This is an optimization exercise on Yosys and OpenROAD, whose aim is small area, a short achievable clock period and few clock cycles, not a production implementation. RTL that was checked went through simulation tests only; none was proved equivalent to the original. No functional check of the RTL was part of runs 5 to 7.

### flow/design.v
module dgs_sha256 (
    input  wire         clk,
    input  wire         rst,         
    input  wire         start,
    input  wire         load_state,
    input  wire         partial,
    input  wire [255:0] state_in,    
    input  wire [63:0]  count_in,    
    output wire         idle,
    input  wire         in_valid,
    output wire         in_ready,
    input  wire [31:0]  in_data,     
    input  wire         in_last,
    input  wire [2:0]   in_nbytes,   
    output reg          done,
    output wire         err,
    output wire [255:0] digest,
    output wire [63:0]  count_out
);
    localparam [255:0] IV = {32'h6a09e667, 32'hbb67ae85, 32'h3c6ef372, 32'ha54ff53a,
                             32'h510e527f, 32'h9b05688c, 32'h1f83d9ab, 32'h5be0cd19};
    function [31:0] rotr(input [31:0] x, input integer n);
        rotr = (x >> n) | (x << (32 - n));
    endfunction
    function [31:0] bk_add(input [31:0] x, input [31:0] y);
        reg [31:0] p, g, p0;
        integer i, j;
        begin
            p = x ^ y;
            g = x & y;
            p0 = p;
            for (i = 1; i <= 5; i = i + 1)
                for (j = 2**i - 1; j < 32; j = j + 2**i) begin
                    g[j] = g[j] | (p[j] & g[j - 2**(i-1)]);
                    p[j] = p[j] & p[j - 2**(i-1)];
                end
            for (i = 5; i > 0; i = i - 1)
                for (j = 2**i + 2**(i-1) - 1; j < 32; j = j + 2**i) begin
                    g[j] = g[j] | (p[j] & g[j - 2**(i-1)]);
                    p[j] = p[j] & p[j - 2**(i-1)];
                end
            bk_add = p0 ^ {g[30:0], 1'b0};
        end
    endfunction
    reg         busy;
    reg [31:0]  a, b, c, d, e, f, g, h;    
    reg [255:0] hv;              
    reg [511:0] wv;              
    reg [5:0]   na;              
    reg         pb;              
    reg [5:0]   nb_i;
    reg         pc;              
    reg         fold;            
    reg         r61, r62;        
    reg         r0;              
    reg [31:0]  hkw;
    reg [63:0]  tot;             
    reg         part_r;          
    reg         err_r;           
    reg         ended;           
    reg         placed80;        
    reg         lenblk;          
    reg         fin;             
    assign idle     = !busy;
    assign in_ready = busy && !ended && !fin && (na[5:4] == 2'd0);
    assign err       = err_r;
    assign digest    = {a, b, c, d, e, f, g, h};
    assign count_out = tot;
    wire [2:0] nbytes = in_last ? in_nbytes : 3'd4;
    reg [31:0] byte_mask, pad_byte;
    always @(*) begin
        case (nbytes)
            3'd0:    begin byte_mask = 32'h00000000; pad_byte = 32'h80000000; end
            3'd1:    begin byte_mask = 32'hff000000; pad_byte = 32'h00800000; end
            3'd2:    begin byte_mask = 32'hffff0000; pad_byte = 32'h00008000; end
            3'd3:    begin byte_mask = 32'hffffff00; pad_byte = 32'h00000080; end
            default: begin byte_mask = 32'hffffffff; pad_byte = 32'h00000000; end
        endcase
    end
    wire [31:0] data_word = (in_data & byte_mask) | pad_byte;
    wire [63:0] bit_len = {tot[60:0], 3'b000};
    wire [31:0] pad_word = !placed80                 ? 32'h80000000 :
                           (lenblk && na == 6'd14)   ? bit_len[63:32] :
                           (lenblk && na == 6'd15)   ? bit_len[31:0]  : 32'd0;
    wire [31:0] wm2  = wv[63:32];      
    wire [31:0] wm7  = wv[223:192];    
    wire [31:0] wm15 = wv[479:448];    
    wire [31:0] wm16 = wv[511:480];    
    wire [31:0] ss0 = rotr(wm15, 7)  ^ rotr(wm15, 18) ^ (wm15 >> 3);
    wire [31:0] ss1 = rotr(wm2, 17)  ^ rotr(wm2, 19)  ^ (wm2 >> 10);
    wire [31:0] w_sched = ss1 + wm7 + ss0 + wm16;
    wire take = in_valid && in_ready;
    wire sched = (na[5:4] != 2'd0);
    wire pad_go = busy && ended && !fin && !sched;
    wire p_full  = (in_nbytes == 3'd4) && (na == 6'd15);    
    wire p_empty = (in_nbytes == 3'd0) && (na == 6'd0);     
    wire p_end   = take && part_r && in_last;
    wire a_go = !err_r && (sched || pad_go || (take && !(p_end && !p_full)));
    wire [31:0] a_word = sched ? w_sched : ended ? pad_word : data_word;
    reg [31:0] k_n;
    always @(*) begin
        case (nb_i)
            6'd0:  k_n = 32'h428a2f98;  6'd1:  k_n = 32'h71374491;
            6'd2:  k_n = 32'hb5c0fbcf;  6'd3:  k_n = 32'he9b5dba5;
            6'd4:  k_n = 32'h3956c25b;  6'd5:  k_n = 32'h59f111f1;
            6'd6:  k_n = 32'h923f82a4;  6'd7:  k_n = 32'hab1c5ed5;
            6'd8:  k_n = 32'hd807aa98;  6'd9:  k_n = 32'h12835b01;
            6'd10: k_n = 32'h243185be;  6'd11: k_n = 32'h550c7dc3;
            6'd12: k_n = 32'h72be5d74;  6'd13: k_n = 32'h80deb1fe;
            6'd14: k_n = 32'h9bdc06a7;  6'd15: k_n = 32'hc19bf174;
            6'd16: k_n = 32'he49b69c1;  6'd17: k_n = 32'hefbe4786;
            6'd18: k_n = 32'h0fc19dc6;  6'd19: k_n = 32'h240ca1cc;
            6'd20: k_n = 32'h2de92c6f;  6'd21: k_n = 32'h4a7484aa;
            6'd22: k_n = 32'h5cb0a9dc;  6'd23: k_n = 32'h76f988da;
            6'd24: k_n = 32'h983e5152;  6'd25: k_n = 32'ha831c66d;
            6'd26: k_n = 32'hb00327c8;  6'd27: k_n = 32'hbf597fc7;
            6'd28: k_n = 32'hc6e00bf3;  6'd29: k_n = 32'hd5a79147;
            6'd30: k_n = 32'h06ca6351;  6'd31: k_n = 32'h14292967;
            6'd32: k_n = 32'h27b70a85;  6'd33: k_n = 32'h2e1b2138;
            6'd34: k_n = 32'h4d2c6dfc;  6'd35: k_n = 32'h53380d13;
            6'd36: k_n = 32'h650a7354;  6'd37: k_n = 32'h766a0abb;
            6'd38: k_n = 32'h81c2c92e;  6'd39: k_n = 32'h92722c85;
            6'd40: k_n = 32'ha2bfe8a1;  6'd41: k_n = 32'ha81a664b;
            6'd42: k_n = 32'hc24b8b70;  6'd43: k_n = 32'hc76c51a3;
            6'd44: k_n = 32'hd192e819;  6'd45: k_n = 32'hd6990624;
            6'd46: k_n = 32'hf40e3585;  6'd47: k_n = 32'h106aa070;
            6'd48: k_n = 32'h19a4c116;  6'd49: k_n = 32'h1e376c08;
            6'd50: k_n = 32'h2748774c;  6'd51: k_n = 32'h34b0bcb5;
            6'd52: k_n = 32'h391c0cb3;  6'd53: k_n = 32'h4ed8aa4a;
            6'd54: k_n = 32'h5b9cca4f;  6'd55: k_n = 32'h682e6ff3;
            6'd56: k_n = 32'h748f82ee;  6'd57: k_n = 32'h78a5636f;
            6'd58: k_n = 32'h84c87814;  6'd59: k_n = 32'h8cc70208;
            6'd60: k_n = 32'h90befffa;  6'd61: k_n = 32'ha4506ceb;
            6'd62: k_n = 32'hbef9a3f7;  default: k_n = 32'hc67178f2;
        endcase
    end
    wire [31:0] m0 = fold ? hv[255:224] : 32'd0;
    wire [31:0] m4 = fold ? hv[127:96]  : 32'd0;
    wire [31:0] fa_h = r61 ? hv[159:128] : r62 ? hv[191:160] : hv[223:192];    
    wire [31:0] fe_h = r61 ? hv[31:0]    : r62 ? hv[63:32]   : hv[95:64];      
    wire [31:0] fa_s = bk_add(a, fa_h);
    wire [31:0] fe_s = bk_add(e, fe_h);
    wire [31:0] h_src = fold ? hv[31:0] : pc ? g : h;
    wire [31:0] hkw_n = h_src + k_n + wv[31:0];
    wire [31:0] big_s1 = rotr(e, 6) ^ rotr(e, 11) ^ rotr(e, 25);
    wire [31:0] big_s0 = rotr(a, 2) ^ rotr(a, 13) ^ rotr(a, 22);
    wire [31:0] ch     = (e & f) ^ (~e & g);
    wire [31:0] maj    = (a & b) ^ (a & c) ^ (b & c);
    wire [31:0] a1s = hkw ^ big_s1 ^ ch;
    wire [31:0] a1c = {((hkw & big_s1) | (hkw & ch) | (big_s1 & ch)), 1'b0} ;
    wire [31:0] a2s = big_s0 ^ maj ^ m0;
    wire [31:0] a2c = {((big_s0 & maj) | (big_s0 & m0) | (maj & m0)), 1'b0};
    wire [31:0] a3s = a1s ^ a1c ^ a2s;
    wire [31:0] a3c = {((a1s & a1c) | (a1s & a2s) | (a1c & a2s)), 1'b0};
    wire [31:0] a4s = a3s ^ a3c ^ a2c;
    wire [31:0] a4c = {((a3s & a3c) | (a3s & a2c) | (a3c & a2c)), 1'b0};
    wire [31:0] a_n = a4s + a4c;
    wire [31:0] e1s = hkw ^ d ^ m4;
    wire [31:0] e1c = {((hkw & d) | (hkw & m4) | (d & m4)), 1'b0};
    wire [31:0] e2s = e1s ^ e1c ^ big_s1;
    wire [31:0] e2c = {((e1s & e1c) | (e1s & big_s1) | (e1c & big_s1)), 1'b0};
    wire [31:0] e3s = e2s ^ e2c ^ ch;
    wire [31:0] e3c = {((e2s & e2c) | (e2s & ch) | (e2c & ch)), 1'b0};
    wire [31:0] e_n = e3s + e3c;
    wire [3:0]  lo_n = {1'b0, tot[2:0]} + {1'b0, nbytes};
    reg  [60:0] pre;             
    reg  [60:0] inc_m;
    integer     ii, ll;
    always @(*) begin
        pre = tot[63:3];
        for (ll = 0; ll < 6; ll = ll + 1)
            for (ii = 0; ii < 61; ii = ii + 1)
                if (ii[ll])
                    pre[ii] = pre[ii] & pre[((ii >> ll) << ll) - 1];
        inc_m = {pre[59:0] & {60{lo_n[3]}}, lo_n[3]};
    end
    wire [63:0] tot_n = {tot[63:3] ^ inc_m, lo_n[2:0]};
    wire err0  = load_state && (count_in[5:0] != 6'd0);
    wire perr  = p_end && !p_full && !p_empty && !err_r;    
    wire ld    = busy ? perr : start;
    wire         use_in = !busy && !err0 && load_state;
    wire         use_iv = !busy && !err0 && !load_state;
    wire [255:0] init_v = ({256{use_in}} & state_in) | ({256{use_iv}} & IV);
    wire [63:0]  init_t = {64{use_in}} & count_in;
    always @(posedge clk) begin
        if (ld) begin
            {a, b, c, d, e, f, g, h} <= init_v;
            tot <= init_t;
        end else begin
            if (pc) begin
                a <= a_n;
                b <= fold ? fa_s : a;
                c <= fold ? hv[191:160] : b;
                d <= fold ? hv[159:128] : c;
                e <= e_n;
                f <= fold ? fe_s : e;
                g <= fold ? hv[63:32] : f;
                h <= fold ? hv[31:0] : g;
            end
            if (take && !err_r)
                tot <= tot_n;
        end
        if (pc && r0)
            hv <= {a, b, c, d, e, f, g, h};
        if (r61) begin
            hv[159:128] <= fa_s;
            hv[31:0]    <= fe_s;
        end
        if (r62) begin
            hv[191:160] <= fa_s;
            hv[63:32]   <= fe_s;
        end
        if (a_go)
            wv <= {wv[479:0], a_word};
        hkw  <= hkw_n;
        nb_i <= na;
        r0   <= pb && (nb_i == 6'd0);
    end
    always @(posedge clk) begin
        if (rst) begin
            busy <= 1'b0;
            done <= 1'b0;
            pb   <= 1'b0;
            pc   <= 1'b0;
            fold <= 1'b0;
            r61  <= 1'b0;
            r62  <= 1'b0;
        end else begin
            done <= 1'b0;
            if (!busy) begin
                if (start) begin
                    err_r    <= err0;
                    part_r   <= partial;
                    ended    <= 1'b0;
                    placed80 <= 1'b0;
                    lenblk   <= 1'b0;
                    fin      <= 1'b0;
                    na       <= 6'd0;
                    pb       <= 1'b0;
                    pc       <= 1'b0;
                    fold     <= 1'b0;
                    r61      <= 1'b0;
                    r62      <= 1'b0;
                    busy     <= 1'b1;
                end
            end else begin
                if (a_go)
                    na <= na + 6'd1;
                if (take && in_last) begin
                    ended <= 1'b1;
                    if (part_r) begin
                        if (p_full)
                            fin <= 1'b1;
                    end else if (nbytes != 3'd4) begin
                        placed80 <= 1'b1;
                        if (na[3:0] <= 4'd13 || na[3:0] == 4'd15)
                            lenblk <= 1'b1;    
                    end
                end
                if (pad_go) begin
                    placed80 <= 1'b1;
                    if (!placed80 && na[3:0] <= 4'd13)
                        lenblk <= 1'b1;
                    if (na[3:0] == 4'd15) begin
                        if (lenblk)
                            fin <= 1'b1;
                        else
                            lenblk <= 1'b1;    
                    end
                end
                pb   <= a_go;
                pc   <= pb;
                fold <= pb && (nb_i == 6'd63);
                r61  <= pb && (nb_i == 6'd61);
                r62  <= pb && (nb_i == 6'd62);
                if (take && in_last && (err_r || perr)) begin
                    err_r <= 1'b1;
                    done  <= 1'b1;
                    busy  <= 1'b0;
                    pb    <= 1'b0;
                    pc    <= 1'b0;
                    fold  <= 1'b0;
                    r61   <= 1'b0;
                    r62   <= 1'b0;
                end else if (p_end && p_empty && !(pb || pc)) begin
                    done <= 1'b1;
                    busy <= 1'b0;
                end else if (p_end && p_empty) begin
                    fin <= 1'b1;
                end else if (fin && fold) begin
                    done <= 1'b1;
                    busy <= 1'b0;
                end
            end
        end
    end
endmodule
### flow/flow/run.sh
#!/bin/bash
# The standard layout, with the port buffers made of the smallest buffer cell
# and a clock tree of smaller buffers without dummy loads.
set -euo pipefail
export BUFFER_PORTS_ARGS="-buffer_cell sky130_fd_sc_hd__buf_1"
export CTS_ARGS="-sink_clustering_enable -repair_clock_nets -dont_use_dummy_load -buf_list sky130_fd_sc_hd__clkbuf_8 -sink_clustering_size 12 -sink_clustering_max_diameter 40"
bash standard.sh > standard.log 2>&1
### flow/standard.sh
#!/bin/bash
# synth_recipe.tcl (not shown) runs the flow's synth.tcl, then flattens the netlist and writes it again
# the make line also repeats each setting of config.mk as NAME=value (left out here)
make -C /OpenROAD-flow-scripts/flow DESIGN_CONFIG=/design/flow/config.mk WORK_HOME=/design/flow/orfs CLKGATE_MAP_FILE= SYNTH_SCRIPT=/design/flow/synth_recipe.tcl "${@:-finish}"
### flow/config.mk
export PLATFORM = sky130hd
export DESIGN_NAME = dgs_sha256
export DESIGN_NICKNAME = dgs_sha256
export VERILOG_FILES = /design/flow/design.v
export SDC_FILE = /design/flow/constraint.sdc
export NUM_CORES = 4
export LEC_CHECK = 0
export CAP_MARGIN = 20
export CORE_MARGIN = 2
export CORE_UTILIZATION = 50
export SETUP_SLACK_MARGIN = 5
export SLEW_MARGIN = 20
### flow/constraint.sdc
create_clock -name core_clock -period 10.0 [get_ports {clk}]
set_input_delay 2.0000 -clock core_clock [delete_from_list [all_inputs] [get_ports {clk}]]
set_output_delay 2.0000 -clock core_clock [all_outputs]
set_load 0.01 [all_outputs]
==> notes.md, run 1 <==
largest net degree at the start of global routing 162; reg2reg setup slack 5000 ps; CP Data Required Time 10,570 ps; Storage cell area 34,610 sq um; fill cell count 11,860; Final Hold Fails 0; post-route setup TNS 0 ps; most frequent cells in the layout 1,100 x edfxtp_1, 685 x buf_1, 527 x inv_1; Synth Cell Area 69,140 sq um; worst r2r path cells 19; post-synth cell types 90; Final nets 7,671; Most used DFF post-synth edfxtp_1; Synth Instances 5,963; Setup Skew 97.75 ps; Slew Limit Fails 0; Boundary Pins 686; DR pass1 iterations 9; initial antenna violation count 22; Worst Hold Class register to register; aggregate global routing overflow 0; largest cells by area after synthesis edfxtp_1 48%, fa_1 9.8%, mux2i_1 4.1%, xnor2_1 4.0%, ha_1 3.7%; chip height 375.9 um; CTS Hold Bufs 0; clk sink count 1,178; die width 375.9 um; RSZ-0062 raised after global routing yes; die footprint 141,300 sq um; Hold Path Cell Cnt 0; Antenna Nets Post-Route 0; fmax 200.0 MHz; # port buffers 685; Tightest Pin Transition 1139 ps; Relative slew margins 0.2329; final setup fails 0; total number of vias 52,610; utilization after layout 0.5761; final worst-path cycle share 0.4999; area of the multi-input gates 32,380 sq um; All-Layer GR Usage 0.3581; Root Buffer clkbuf_8; Max-Cap Viols 0; core area 137,300 sq um; Yosys reg bits 1,178; vias in the first global route 49,600; synth warn 1; Cell Rows 136; WS Path Type register to register; CTS tree built; Starting Density 0.5035; EDFF count, synth 1,100; crit start category register; TritonCTS buffer count 183; r2r startpoint fold$_SDFFE_PP0N_; syn avg cell area 11.60 sq um; Period minus WS final 4999 ps; worst r2r dst e[31]$_DFFE_PP_; Synthesized Nets 6,869; fin cells 8,564; Arrival @ worst endpoint 5570 ps; # DRC 0; hold wc startpoint wv[258]$_DFFE_PP_; hpwl dp 189.8 mm; initial DRC count 7,136; WHS 378.7 ps; drt via density 6.143; Placer Congestion 0.9754; share of cells above drive strength 1 0.1124; drt wl/cell 30.34 um; CP Capture Type register; Hold Crit Endpoint wv[290]$_DFFE_PP_; area leader, netlist edfxtp_1; WL final 259.8 mm; worst-case clock buffer depth 3; Post-synth ARST share 0; commonest non-fill, non-tap cell in the layout edfxtp_1; clock latency on the worst-skew pair 920 ps; top cell type's share of synthesized area 0.4777; Seq/Total Area, Yosys 0.5003; dpl cells 8,157; run status no timing/DRC/antenna violations; global-route wire length before repair 361.5 mm; Layout area overhead 14.41%; clk slew on worst S/H paths 70 ps; # H-tree levels 4; crit-path max FO 8
cell usage after synthesis (all sizes together), types with 11 or more instances:
library cell / instances
nand4: 27
a21o: 109
edfxtp: 1100
and4: 11
mux2i: 283
mux2: 73
inv: 531
nor2b: 20
or3: 17
xnor2: 312
ha: 205
a22oi: 26
clkbuf: 256
o21a: 30
fa: 339
and2: 46
xor2: 151
o31ai: 18
or2: 14
dfxtp: 78
nor2: 244
o21ai: 434
o21bai: 26
buf: 102
nor3b: 11
nand2b: 41
a31oi: 47
nor3: 42
nand2: 364
o221ai: 13
nand3: 257
a211oi: 171
a311oi: 12
and3: 24
a21oi: 371
o211ai: 26
kinds of logic after synthesis:
| group | share of synthesized area |
|---|---|
| compound gates | 0.1235 |
| flops | 0.5003 |
| simple gates | 0.07781 |
| buf+inv | 0.05016 |
| fa+ha+maj | 0.1357 |
| xor+xnor | 0.05865 |
| mux | 0.05384 |
critical path, stage by stage, from the launching register on:
cell	delay (ps)
dfxtp_4	370
buf_16	150
buf_8	140
buf_4	150
and2_4	140
fa_1	490
inv_2	40
fa_1	480
fa_1	520
inv_1	60
ha_4	210
a211oi_2	220
o21bai_1	80
a21o_1	170
a221o_2	490
a311oi_4	370
nor3_4	100
o31ai_2	230
xnor2_1	150
o21ai_1	80
cell type report:
type                       count  share of cell area
inverter                     534             0.02534
timing repair buffer         975             0.06740
antenna                        7           0.0002214
tap                         1794             0.02838
sequential                  1178              0.4375
clock buffer                 183             0.03184
multi-input combinational   3893              0.4094
repair_timing:
action | in CTS | in global routing
setup buffers | 124 | 85
cloned | 6 | 2
pin swaps | 13 | 40
endpoints found under the setup margin | 120 | 96
resized for setup | 104 | 146
state kept, by name, indices dropped and copies added, names as in the netlist, 6 cells and up:
name and flops:
a 32, b 32, c 32, d 32
e 32, f 32, g 32, h 32
hkw 32, hv 256, k_n 32, na 6
nb_i 6, tot 64, wv 512
layer usage:
layer  wire, um  GRT usage
met5         66          0
met3      29380    0.08470
met2     110200     0.5166
met1     109000     0.5276
met4      11180     0.1272
through the flow:
step	worst slack (ps)	cell area (sq um)
finish	5001	79100
global route	4844	79100
detailed placement	4054	73310
global placement	3988	73310
CTS	4941	77500
floorplan	-664.9	69250
how the worst max path moves through the flow:
stage                      start                  end  slack [ps]  cells past startpoint
2_1_floorplan       in_nbytes[1]  na[0]$_SDFFCE_PN0P_        -660                      6
3_3_place_gp    r62$_SDFFE_PP0N_     hv[31]$_DFFE_PP_        3990                     18
3_5_place_dp    r61$_SDFFE_PP0N_    hv[191]$_DFFE_PP_        4050                     16
4_1_cts         r61$_SDFFE_PP0N_     hv[63]$_DFFE_PP_        4940                     18
5_1_grt        fold$_SDFFE_PP0N_      e[24]$_DFFE_PP_        4840                     18
6_report       fold$_SDFFE_PP0N_      e[31]$_DFFE_PP_        5000                     19
Testbench counts, summed over its fixed seeds: cycles 31,040.
==> run 2, diff against run 1 <==
==> flow/flow/run.sh (replaced) <==
#!/bin/bash
# The standard layout, with the port buffers made of the smallest buffer cell
# and a clock tree of smaller buffers without dummy loads.
set -euo pipefail
export BUFFER_PORTS_ARGS="-buffer_cell sky130_fd_sc_hd__buf_1"
export CTS_ARGS="-sink_clustering_enable -repair_clock_nets -dont_use_dummy_load -buf_list sky130_fd_sc_hd__clkbuf_4"
bash standard.sh > standard.log 2>&1
--- a/flow/config.mk
+++ b/flow/config.mk
@@ -7,3 +7,3 @@
 export LEC_CHECK = 0
-export CAP_MARGIN = 20
+export CAP_MARGIN = 5
 export CORE_MARGIN = 2
@@ -11,2 +11,2 @@
 export SETUP_SLACK_MARGIN = 5
-export SLEW_MARGIN = 20
+export SLEW_MARGIN = 5
==> run 2 against run 1 <==
- worst setup slack gained 35 ps
- critical endpoint is now a[29]$_DFFE_PP_
- synthesized area is the same
- design area shrank 0.25%
- critical path type unchanged
- hold slack lost 11 ps
- still clean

##########

Look through the material above for "placement" and copy the lines that have it.

* [OUTPUT OF THE TASK]:
detailed placement	4054	73310
global placement	3988	73310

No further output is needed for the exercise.